Irvin Chambers Scarbeck (born May 8, 1920) was a US State Department official who was convicted of giving information to Polish UB (secret police) during the Cold War after he became involved in a romantic affair with a Polish woman and was blackmailed by Polish intelligence agents. His case was the first prosecution under Title 50 783(b) of the Subversive Activities Control Act. His case also prompted a modification of the Espionage Act of 1917 to allow it to be used outside U.S. territory.

==History==
Scarbeck was a student at City College of New York and New York University. He served in the United States Army from 1942-1946 and became a staff sergeant. In 1956, he went to work at the State Department, where he won an award for meritorious service. In 1958 he was deployed to the U.S. embassy in Warsaw, Poland, as an office manager. His wife, daughter, and two sons joined him there. He loved taking family trips in the countryside and enjoyed music. He was well liked by his staff.

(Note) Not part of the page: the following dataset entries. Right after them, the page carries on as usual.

## MACRegister
module MACRegister(
    input clk,
    input rst,
    input [1:0] opcode,
    input [15:0] a,
    input [15:0] b,
    output [31:0] dataOut
    );
Size: about 1200 cells after synthesis, about 68 I/O pins.
clock: 10.7 ns
lec_check: 0
abc_area: 1
cap_margin: 15
core_aspect_ratio: 0.5
core_margin: 2
core_utilization: 72
cts_cluster_diameter: 229
cts_cluster_size: 98
place_density: 0.37
setup_slack_margin: -1.07
slew_margin: 20
run.sh (not shown) runs the stock make flow with config.mk's settings and CLKGATE_MAP_FILE=.
The first run produced a layout that fails on setup timing.
Rerun with:
- ABC_AREA: 1 -> not set
- CAP_MARGIN: 15 -> 20
- CORE_ASPECT_RATIO: 0.5 -> not set
- CORE_UTILIZATION: 72 -> 65
- CTS_CLUSTER_DIAMETER: 229 -> not set
- CTS_CLUSTER_SIZE: 98 -> not set
- PLACE_DENSITY: 0.37 -> not set
- SETUP_SLACK_MARGIN: -1.07 -> 1.0
- clock period: 10.7 -> 19.2 ns (I/O delays scaled with it)
Outcome: Now the flow went through all stages and came out clean; via count shrinks by 15%; worst setup slack is better by 6.1 ns; register-to-register slack gets better by 7.9 ns; core utilization fell by 11 points; wire length fell by 18%; design area went down by 6.3%; first-iteration DRC count fell by 63%; flip-flop count stays the same; non-clock buffer count shrinks by 39.
Rerun with:
- CORE_UTILIZATION: 65 -> 40
- SETUP_SLACK_MARGIN: 1.0 -> 5.0
- clock period: 19.2 -> 17.7 ns (I/O delays scaled with it)
Worst setup slack degrades by 0.61 ns.
Clock-buffer cell count falls by 1.
Non-clock buffer count rises by 23.
Design area rises by about 6%.
Global-route usage falls by 9.8 points.
Utilization falls by 25 points.
Sequential share of layout area falls by 0.36 points.
Routed wire length rises by about 0.9%.
## spi_host
module spi_host #
	(
		parameter C_S_AXIS_TDATA_WIDTH = 32,
		parameter integer C_S_AXI_DATA_WIDTH	= 32,
		parameter integer C_S_AXI_ADDR_WIDTH	= 8,
		parameter integer SPI_CS_WIDTH	= 16
	) (
	input spi_clk_i,
	output spi_clk_o,
	output spi_clk_t,
	input spi_mosi_i,
	output spi_mosi_o,
	output spi_mosi_t,
	input spi_miso_i,
	output spi_miso_o,
	output spi_miso_t,
	input [SPI_CS_WIDTH - 1:0]spi_cs_i,
	output [SPI_CS_WIDTH - 1:0]spi_cs_o,
	output [SPI_CS_WIDTH - 1:0]spi_cs_t,
	input  s_axi_aclk,
	input  s_axi_aresetn,
	input [C_S_AXI_ADDR_WIDTH-1 : 0] s_axi_awaddr,
	input  s_axi_awvalid,
	output  s_axi_awready,
	input [C_S_AXI_DATA_WIDTH-1 : 0] s_axi_wdata,
	input  s_axi_wvalid,
	output  s_axi_wready,
	output [1 : 0] s_axi_bresp,
	output  s_axi_bvalid,
	input  s_axi_bready,
	input [C_S_AXI_ADDR_WIDTH-1 : 0] s_axi_araddr,
	input  s_axi_arvalid,
	output  s_axi_arready,
	output [C_S_AXI_DATA_WIDTH-1 : 0] s_axi_rdata,
	output [1 : 0] s_axi_rresp,
	output  s_axi_rvalid,
	input  s_axi_rready,
	output  s_axis_tready,
	input [C_S_AXIS_TDATA_WIDTH-1 : 0] s_axis_tdata,
	input  s_axis_tlast,
	input  s_axis_tvalid,
	input  m_axis_tready,
	output [C_S_AXIS_TDATA_WIDTH-1 : 0] m_axis_tdata,
	output  m_axis_tlast,
	output  m_axis_tvalid
);
For scale: about 1500 cells after synthesis, roughly 250 flip-flops, about 220 I/O pins, roughly 14000 sq um of cells after synthesis.
Settings: LEC_CHECK=0, CAP_MARGIN=20, CORE_MARGIN=2, CORE_UTILIZATION=65, CTS_CLUSTER_SIZE=27, GPL_ROUTABILITY_DRIVEN=1, MAX_ROUTING_LAYER=met4, PLACE_DENSITY=0.66, SETUP_SLACK_MARGIN=1.19, SLEW_MARGIN=20; clock period 7.04 ns.
run.sh (not shown) runs the stock make flow with config.mk's settings and CLKGATE_MAP_FILE=.
Next try:
--- a/flow/config.mk
+++ b/flow/config.mk
@@ -10,6 +10,3 @@
-export CORE_UTILIZATION = 65
-export CTS_CLUSTER_SIZE = 27
-export GPL_ROUTABILITY_DRIVEN = 1
-export MAX_ROUTING_LAYER = met4
-export PLACE_DENSITY = 0.66
-export SETUP_SLACK_MARGIN = 1.19
+export CORE_UTILIZATION = 68
+export CTS_CLUSTER_DIAMETER = 395
+export PLACE_DENSITY = 0.4
==> flow/constraint.sdc (replaced) <==
create_clock -name core_clock -period 8.67 [get_ports {s_axi_aclk}]
set_input_delay 1.7340 -clock core_clock [delete_from_list [all_inputs] [get_ports {s_axi_aclk}]]
set_output_delay 1.7340 -clock core_clock [all_outputs]
set_load 0.01 [all_outputs]
Result: The changed run went through all stages and came out clean. Sequential cell count does not change. Sequential power is lower by 18%. Worst hold slack improves by 0.0050 ns. First-iteration DRC count is higher by 39%. Via count rose by 0.84%. Total power falls by 17%. Die size fell by 4.3%. Worst setup slack is better by 0.38 ns. Global-route usage goes up by 1.1 points. Design area stays flat. Core utilization increases by 5.1 points.
Next try:
--- a/flow/config.mk
+++ b/flow/config.mk
@@ -10,3 +10,2 @@
-export CORE_UTILIZATION = 68
-export CTS_CLUSTER_DIAMETER = 395
-export PLACE_DENSITY = 0.4
+export CORE_UTILIZATION = 72
+export CTS_CLUSTER_SIZE = 25
==> flow/constraint.sdc (replaced) <==
create_clock -name core_clock -period 4.27 [get_ports {s_axi_aclk}]
set_input_delay 0.8540 -clock core_clock [delete_from_list [all_inputs] [get_ports {s_axi_aclk}]]
set_output_delay 0.8540 -clock core_clock [all_outputs]
set_load 0.01 [all_outputs]
=> Now the flow completed and failed the layout checks on negative setup slack. Hold slack degrades by 0.12 ns. Area after synthesis is unchanged. Synthesized cell count is unchanged. Utilization rose by 6.2 points. Setup slack got worse by 2.0 ns. Via count rose by 14%. Non-clock buffer count is higher by 38.
Next try:
--- a/flow/config.mk
+++ b/flow/config.mk
@@ -10,2 +10,2 @@
-export CORE_UTILIZATION = 72
-export CTS_CLUSTER_SIZE = 25
+export CORE_UTILIZATION = 66
+export PLACE_DENSITY = 0.6
==> flow/constraint.sdc (replaced) <==
create_clock -name core_clock -period 5.87 [get_ports {s_axi_aclk}]
set_input_delay 1.1740 -clock core_clock [delete_from_list [all_inputs] [get_ports {s_axi_aclk}]]
set_output_delay 1.1740 -clock core_clock [all_outputs]
set_load 0.01 [all_outputs]
The new run finished clean.
Clock power went down by a quarter to a third.
Final area went down slightly.
Flip-flop count does not change.
Hold slack improves by 0.12 ns.
Area after synthesis does not change.
Power went down by a quarter to a third.
Worst setup slack improves by 0.76 ns.
Register-to-register slack improves by 1.3 ns.
Routed wire length went down by about a fifth.
Die area went up by a little under a tenth.

spi_host again, from the RTL that the note above started with.
export LEC_CHECK = 0
export CAP_MARGIN = 20
export CORE_MARGIN = 2
export CORE_UTILIZATION = 72
export CTS_CLUSTER_SIZE = 25
export PLACE_DENSITY = 0.65
export SETUP_SLACK_MARGIN = 0.46
export SLEW_MARGIN = 20
export TNS_END_PERCENT = 50
create_clock -name core_clock -period 4.27 [get_ports {s_axi_aclk}]
The first run ran to the end with no violations.
Change:
CTS_CLUSTER_DIAMETER = 34   (was not set)
PLACE_DENSITY = not set   (was 0.65)
PLACE_DENSITY_LB_ADDON = 0.25   (was not set)
SETUP_SLACK_MARGIN = 1.24   (was 0.46)
With this change the flow died in global routing (5_1_grt).
Die size stays the same.
Synthesized cell count is unchanged.
Synthesized area is unchanged.
Change:
CTS_CLUSTER_DIAMETER = 362   (was 34)
PLACE_DENSITY_LB_ADDON = 0.28   (was 0.25)
SETUP_SLACK_MARGIN = 0.6   (was 1.24)
Now the flow passed the timing, DRC and antenna checks.
Synthesized cell count stays the same.
Synthesized area is unchanged.
Die area is unchanged.
Power figures rest on the tool's default switching activity, not on a simulated workload.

In 1959, aged 39, he became involved in a romantic affair with 22-year-old Urszula Maria Discher. He got her an apartment and often visited her there. In 1960, agents of the Polish Security Service surprised the two in bed and took photographs. The ministry then used the photos to blackmail Scarbeck into giving them secret information from the US government. He later claimed that the secret police had also threatened Ms. Discher with arrest and prosecution. By cooperating with the ministry, he said that he was able to save her from a terrible fate. He managed to enable her escape to West Germany, where he found an apartment for her, and gave her some money to help her.

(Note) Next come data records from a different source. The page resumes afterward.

Design mul, start of the top module:
module mul(
    input  wire        clk,
    input  wire        rst,
    input  wire [63:0] lm,
    input  wire [63:0] rm,
    input  wire [1:0]  Data_type,
    output reg  [19:0] mul_out
);
Size in the first run: ~6,300 cells after synthesis, ~160 flip-flops, ~150 I/O pins, ~46,000 sq um of cells after synthesis.
==> flow/config.mk <==
export PLATFORM = sky130hd
export DESIGN_NAME = mul
export DESIGN_NICKNAME = mul
export VERILOG_FILES = /design/flow/design.v
export SDC_FILE = /design/flow/constraint.sdc
export NUM_CORES = 4
export LEC_CHECK = 0
export CAP_MARGIN = 25
export CELL_PAD_IN_SITES_DETAIL_PLACEMENT = 1
export CELL_PAD_IN_SITES_GLOBAL_PLACEMENT = 2
export CORE_ASPECT_RATIO = 1.4
export CORE_MARGIN = 2
export CORE_UTILIZATION = 30
export CTS_CLUSTER_DIAMETER = 24
export CTS_CLUSTER_SIZE = 17
export GPL_ROUTABILITY_DRIVEN = 0
export GPL_TIMING_DRIVEN = 0
export MIN_ROUTING_LAYER = met2
export PLACE_DENSITY_LB_ADDON = 0.12
export SLEW_MARGIN = 20
export TNS_END_PERCENT = 40
==> flow/constraint.sdc <==
create_clock -name core_clock -period 8.69 [get_ports {clk}]
set_input_delay 1.7380 -clock core_clock [delete_from_list [all_inputs] [get_ports {clk}]]
set_output_delay 1.7380 -clock core_clock [all_outputs]
set_load 0.01 [all_outputs]
run.sh (not shown) runs the stock make flow with config.mk's settings and CLKGATE_MAP_FILE=.
==> next run, changes <==
==> flow/config.mk (replaced) <==
export PLATFORM = sky130hd
export DESIGN_NAME = mul
export DESIGN_NICKNAME = mul
export VERILOG_FILES = /design/flow/design.v
export SDC_FILE = /design/flow/constraint.sdc
export NUM_CORES = 4
export LEC_CHECK = 0
export CAP_MARGIN = 10
export CORE_MARGIN = 2
export CORE_UTILIZATION = 66
export CTS_CLUSTER_SIZE = 40
export SLEW_MARGIN = 20
==> flow/constraint.sdc (replaced) <==
create_clock -name core_clock -period 5.32 [get_ports {clk}]
set_input_delay 1.0640 -clock core_clock [delete_from_list [all_inputs] [get_ports {clk}]]
set_output_delay 1.0640 -clock core_clock [all_outputs]
set_load 0.01 [all_outputs]
The new run ran to the end with violations: negative setup slack. Global-route usage increases by 3.0 points. Setup slack is worse by 0.72 ns. Die size came out lower by 54%. Sequential cell count does not change. Final cell count decreases by 2.7%. Hold slack is better by 0.074 ns. Register-to-register slack got worse by 4.0 ns. First-iteration DRC count came out lower by 38%. Clock power went up by 64%.
==> next run, changes <==
--- a/flow/config.mk
+++ b/flow/config.mk
@@ -8 +8 @@
-export CAP_MARGIN = 10
+export CAP_MARGIN = 20
@@ -10,2 +10,3 @@
-export CORE_UTILIZATION = 66
-export CTS_CLUSTER_SIZE = 40
+export CORE_UTILIZATION = 71
+export CTS_CLUSTER_SIZE = 39
+export PLACE_DENSITY = 0.65
The new run died in global routing (5_1_grt) on GRT-0232.
Area after synthesis stays the same.
Die size drops by 6.9%.
Synthesized cell count stays the same.
==> next run, changes <==
--- a/flow/config.mk
+++ b/flow/config.mk
@@ -10,3 +10 @@
-export CORE_UTILIZATION = 71
-export CTS_CLUSTER_SIZE = 39
-export PLACE_DENSITY = 0.65
+export CORE_UTILIZATION = 40
==> flow/constraint.sdc (replaced) <==
create_clock -name core_clock -period 6.5 [get_ports {clk}]
set_input_delay 1.3000 -clock core_clock [delete_from_list [all_inputs] [get_ports {clk}]]
set_output_delay 1.3000 -clock core_clock [all_outputs]
set_load 0.01 [all_outputs]
- This time the run completed without violations
- die size is higher by 76%
- area after synthesis stays the same
- synthesized cell count stays the same
==> next run, changes <==
--- a/flow/config.mk
+++ b/flow/config.mk
@@ -10 +10,4 @@
-export CORE_UTILIZATION = 40
+export CORE_UTILIZATION = 56
+export CTS_CLUSTER_DIAMETER = 245
+export CTS_CLUSTER_SIZE = 95
+export PLACE_DENSITY = 0.39
@@ -11,0 +15 @@
+export TNS_END_PERCENT = 15
Effect:
- The new run finished with timing, DRC and antenna clean
- first-iteration DRC count drops by 8.8%
- synthesized area does not change
- total power grows by about 1.9%
- clock skew drops by 0.0075 ns
- routed wire length decreases by about 1.8%
- global-route usage grows by 9.8 points
==> next run, changes <==
--- a/flow/config.mk
+++ b/flow/config.mk
@@ -10,4 +10,4 @@
-export CORE_UTILIZATION = 56
-export CTS_CLUSTER_DIAMETER = 245
-export CTS_CLUSTER_SIZE = 95
-export PLACE_DENSITY = 0.39
+export CORE_UTILIZATION = 34
+export CTS_CLUSTER_DIAMETER = 293
+export CTS_CLUSTER_SIZE = 99
+export HOLD_SLACK_MARGIN = -0.09
@@ -15 +14,0 @@
-export TNS_END_PERCENT = 15
What happened: Routed wire length rose by 4.7%; final cell count rose by 9.2%; total power rose by 1.3%; final area rose by 1.6%.

Setup of P:
mul again, from the RTL that the note above started with.
// mul
module mul(
    input  wire        clk,
    input  wire        rst,
    input  wire [63:0] lm,
    input  wire [63:0] rm,
    input  wire [1:0]  Data_type,
    output reg  [19:0] mul_out
);
wire is_8;
wire is_exp4;
wire is_ternary;
assign is_8 = Data_type==2'b11 || Data_type==2'b00; 
assign lm_is_int8 = Data_type==2'b11;
assign is_exp4 = Data_type==2'b10;
assign is_ternary = Data_type==2'b01;
wire [8:0] lms_0;
wire [8:0] lms_1;
wire [8:0] lms_2;
wire [8:0] lms_3;
wire [8:0] lms_4;
wire [8:0] lms_5;
wire [8:0] lms_6;
wire [8:0] lms_7;
wire [7:0] rm8_0;
wire [7:0] rm8_1;
wire [7:0] rm8_2;
wire [7:0] rm8_3;
wire [7:0] rm8_4;
wire [7:0] rm8_5;
wire [7:0] rm8_6;
wire [7:0] rm8_7;
wire [16:0] mul_int8_0;
wire [16:0] mul_int8_1;
wire [16:0] mul_int8_2;
wire [16:0] mul_int8_3;
wire [16:0] mul_int8_4;
wire [16:0] mul_int8_5;
wire [16:0] mul_int8_6;
wire [16:0] mul_int8_7;
assign lms_0 = !is_8 ? 9'd0 : lm_is_int8 ? {lm[7 ],lm[7 :0 ]} : {1'b0,lm[7 :0 ]};
assign lms_1 = !is_8 ? 9'd0 : lm_is_int8 ? {lm[15],lm[15:8 ]} : {1'b0,lm[15:8 ]};
assign lms_2 = !is_8 ? 9'd0 : lm_is_int8 ? {lm[23],lm[23:16]} : {1'b0,lm[23:16]};
assign lms_3 = !is_8 ? 9'd0 : lm_is_int8 ? {lm[31],lm[31:24]} : {1'b0,lm[31:24]};
assign lms_4 = !is_8 ? 9'd0 : lm_is_int8 ? {lm[39],lm[39:32]} : {1'b0,lm[39:32]};
assign lms_5 = !is_8 ? 9'd0 : lm_is_int8 ? {lm[47],lm[47:40]} : {1'b0,lm[47:40]};
assign lms_6 = !is_8 ? 9'd0 : lm_is_int8 ? {lm[55],lm[55:48]} : {1'b0,lm[55:48]};
assign lms_7 = !is_8 ? 9'd0 : lm_is_int8 ? {lm[63],lm[63:56]} : {1'b0,lm[63:56]};
assign {rm8_7,rm8_6,rm8_5,rm8_4,rm8_3,rm8_2,rm8_1,rm8_0} = rm;
mul_int8     u_mul_int8_0(
     .rs1   (lms_0     )
    ,.rs2   (rm8_0     )
    ,.mul   (mul_int8_0)
);
mul_int8     u_mul_int8_1(
     .rs1   (lms_1     )
    ,.rs2   (rm8_1     )
    ,.mul   (mul_int8_1)
);
  ...
Settings: LEC_CHECK=0, CAP_MARGIN=20, CORE_ASPECT_RATIO=0.5, CORE_MARGIN=7, CORE_UTILIZATION=60, CTS_CLUSTER_DIAMETER=293, CTS_CLUSTER_SIZE=99, HOLD_SLACK_MARGIN=-0.09, PLACE_DENSITY=0.76, SETUP_SLACK_MARGIN=-0.65, SLEW_MARGIN=20, TNS_END_PERCENT=20; clock period 6.5 ns.
P: done, clean on timing, DRC and antenna
Input changes introduced in Q (baseline for comparison: P):
# P
export LEC_CHECK = 0
export CAP_MARGIN = 20
export CORE_ASPECT_RATIO = 0.5
export CORE_MARGIN = 7
export CORE_UTILIZATION = 60
export CTS_CLUSTER_DIAMETER = 293
export CTS_CLUSTER_SIZE = 99
export HOLD_SLACK_MARGIN = -0.09
export PLACE_DENSITY = 0.76
export SETUP_SLACK_MARGIN = -0.65
export SLEW_MARGIN = 20
export TNS_END_PERCENT = 20
create_clock -name core_clock -period 6.5 [get_ports {clk}]
# Q
export LEC_CHECK = 0
export CAP_MARGIN = 20
export CELL_PAD_IN_SITES_DETAIL_PLACEMENT = 2
export CORE_MARGIN = 2
export CORE_UTILIZATION = 40
export GPL_ROUTABILITY_DRIVEN = 0
export HOLD_SLACK_MARGIN = 0.16
export MAX_ROUTING_LAYER = met4
export PLACE_DENSITY = 0.58
export SLEW_MARGIN = 20
export TNS_END_PERCENT = 5
create_clock -name core_clock -period 6.5 [get_ports {clk}]
Results
Q did not finish; a tool error ended it in global routing (5_1_grt).
Summary of Q over P: number of standard-cell rows in the floorplan rose by 52; average size of a mapped cell stayed essentially flat; area of the mapped netlist stayed essentially flat.
Cell area reported after detailed placement in Q vs P: up 2.7%
Changes in R relative to Q:
# Q
export LEC_CHECK = 0
export CAP_MARGIN = 20
export CELL_PAD_IN_SITES_DETAIL_PLACEMENT = 2
export CORE_MARGIN = 2
export CORE_UTILIZATION = 40
export GPL_ROUTABILITY_DRIVEN = 0
export HOLD_SLACK_MARGIN = 0.16
export MAX_ROUTING_LAYER = met4
export PLACE_DENSITY = 0.58
export SLEW_MARGIN = 20
export TNS_END_PERCENT = 5
create_clock -name core_clock -period 6.5 [get_ports {clk}]
# R
export LEC_CHECK = 0
export CAP_MARGIN = 20
export CELL_PAD_IN_SITES_DETAIL_PLACEMENT = 2
export CELL_PAD_IN_SITES_GLOBAL_PLACEMENT = 1
export CORE_MARGIN = 4
export CORE_UTILIZATION = 26
export GPL_ROUTABILITY_DRIVEN = 0
export HOLD_SLACK_MARGIN = 0.16
export MAX_ROUTING_LAYER = met4
export PLACE_DENSITY = 0.66
export SETUP_SLACK_MARGIN = 1.17
export SLEW_MARGIN = 20
export TNS_END_PERCENT = 5
create_clock -name core_clock -period 6.5 [get_ports {clk}]
==> comparison <==
Standard cell area after detailed placement in R is 1900 um2 higher than in Q. Diff Q -> R: total clock buffers created by CTS now sits at about the same level, post-synth area from yosys stat comparable, post-detailed-placement half-perimeter wirelength now sits lower, die size went up by about 56%, die extent in x went up 25%. R had finished all stages when the layout checks came back failing, citing setup timing.
Input changes introduced in S (baseline for comparison: R):
# R
export LEC_CHECK = 0
export CAP_MARGIN = 20
export CELL_PAD_IN_SITES_DETAIL_PLACEMENT = 2
export CELL_PAD_IN_SITES_GLOBAL_PLACEMENT = 1
export CORE_MARGIN = 4
export CORE_UTILIZATION = 26
export GPL_ROUTABILITY_DRIVEN = 0
export HOLD_SLACK_MARGIN = 0.16
export MAX_ROUTING_LAYER = met4
export PLACE_DENSITY = 0.66
export SETUP_SLACK_MARGIN = 1.17
export SLEW_MARGIN = 20
export TNS_END_PERCENT = 5
create_clock -name core_clock -period 6.5 [get_ports {clk}]
# S
export LEC_CHECK = 0
export CAP_MARGIN = 20
export CORE_MARGIN = 2
export CORE_UTILIZATION = 65
export CTS_CLUSTER_DIAMETER = 245
export CTS_CLUSTER_SIZE = 95
export SLEW_MARGIN = 20
create_clock -name core_clock -period 6.5 [get_ports {clk}]
==> results <==
- S: flow completed, timing, DRC and antenna clean
- Compared with R, in S number of buffers other than clock buffers in the final layout went down; delay of the slowest critical-path stage went down.
- Vias: S fewer than R
- Worst hold slack: higher on R
- The wire length of the first global-routing pass in S was lower than what R gave.
- Wire: S routes less than R
- Compared S vs R, and die size is down in S.
- Going from R to S, the global-route usage was found to have gone up by 14 points.
- Summary of the comparison: worst setup slack is higher in S, relative to R.
- When the final numbers for S and R were put side by side, the maximum fanout along the worst path turned out to be greater in S.
Here is what was changed in the inputs of T compared with S.
# S
export LEC_CHECK = 0
export CAP_MARGIN = 20
export CORE_MARGIN = 2
export CORE_UTILIZATION = 65
export CTS_CLUSTER_DIAMETER = 245
export CTS_CLUSTER_SIZE = 95
export SLEW_MARGIN = 20
create_clock -name core_clock -period 6.5 [get_ports {clk}]
# T
export LEC_CHECK = 0
export CAP_MARGIN = 20
export CORE_ASPECT_RATIO = 1.76
export CORE_MARGIN = 7
export CORE_UTILIZATION = 60
export CTS_CLUSTER_DIAMETER = 293
export CTS_CLUSTER_SIZE = 99
export HOLD_SLACK_MARGIN = -0.09
export PLACE_DENSITY = 0.76
export SETUP_SLACK_MARGIN = -0.65
export SLEW_MARGIN = 20
export TNS_END_PERCENT = 20
create_clock -name core_clock -period 6.5 [get_ports {clk}]
Compared with S, T shows largest net degree at the start of global routing that has gone down by a few percent.
Looking at wire length of the first global-routing pass across both flows, T is the weaker of the two, with S ahead.
Total power of the final layout essentially unchanged between S and T.
Final weighted congestion in routability-driven placement is higher on T
Timing endpoint of the critical path: pp_reg[0][14]$_SDFF_PP0_ -> T, pp_reg[2][3]$_SDFF_PP0_ -> S
In the tables for S and T, overall die height reads lower with S.
For the combinational fraction of design power, T came in 0.4 points higher than S did.
Power is estimated from default activity; no workload was simulated.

The FBI arrested him on June 13, 1961. In July 1961 a grand jury in the U.S. District Court of the District of Columbia indicted him on one count of taking a government document under and three counts under . This was the first prosecution ever under 783(b). The law had been created as part of the McCarran Internal Security Act / Subversive Activities Control Act of 1950 during the Red Scare of the 1950s by Senator Karl Earl Mundt. Mundt claimed it was a reaction to the Alger Hiss, Elizabeth Bentley, and similar cases. It is one of the few Federal statutes that criminalizes delivering classified information. He was found guilty of the Title 50 counts but not guilty of the Title 18 count. In November 1961 he was sentenced to three consecutive terms of 10 years in prison, the maximum penalty the law allowed. His wife said she would "stick by him".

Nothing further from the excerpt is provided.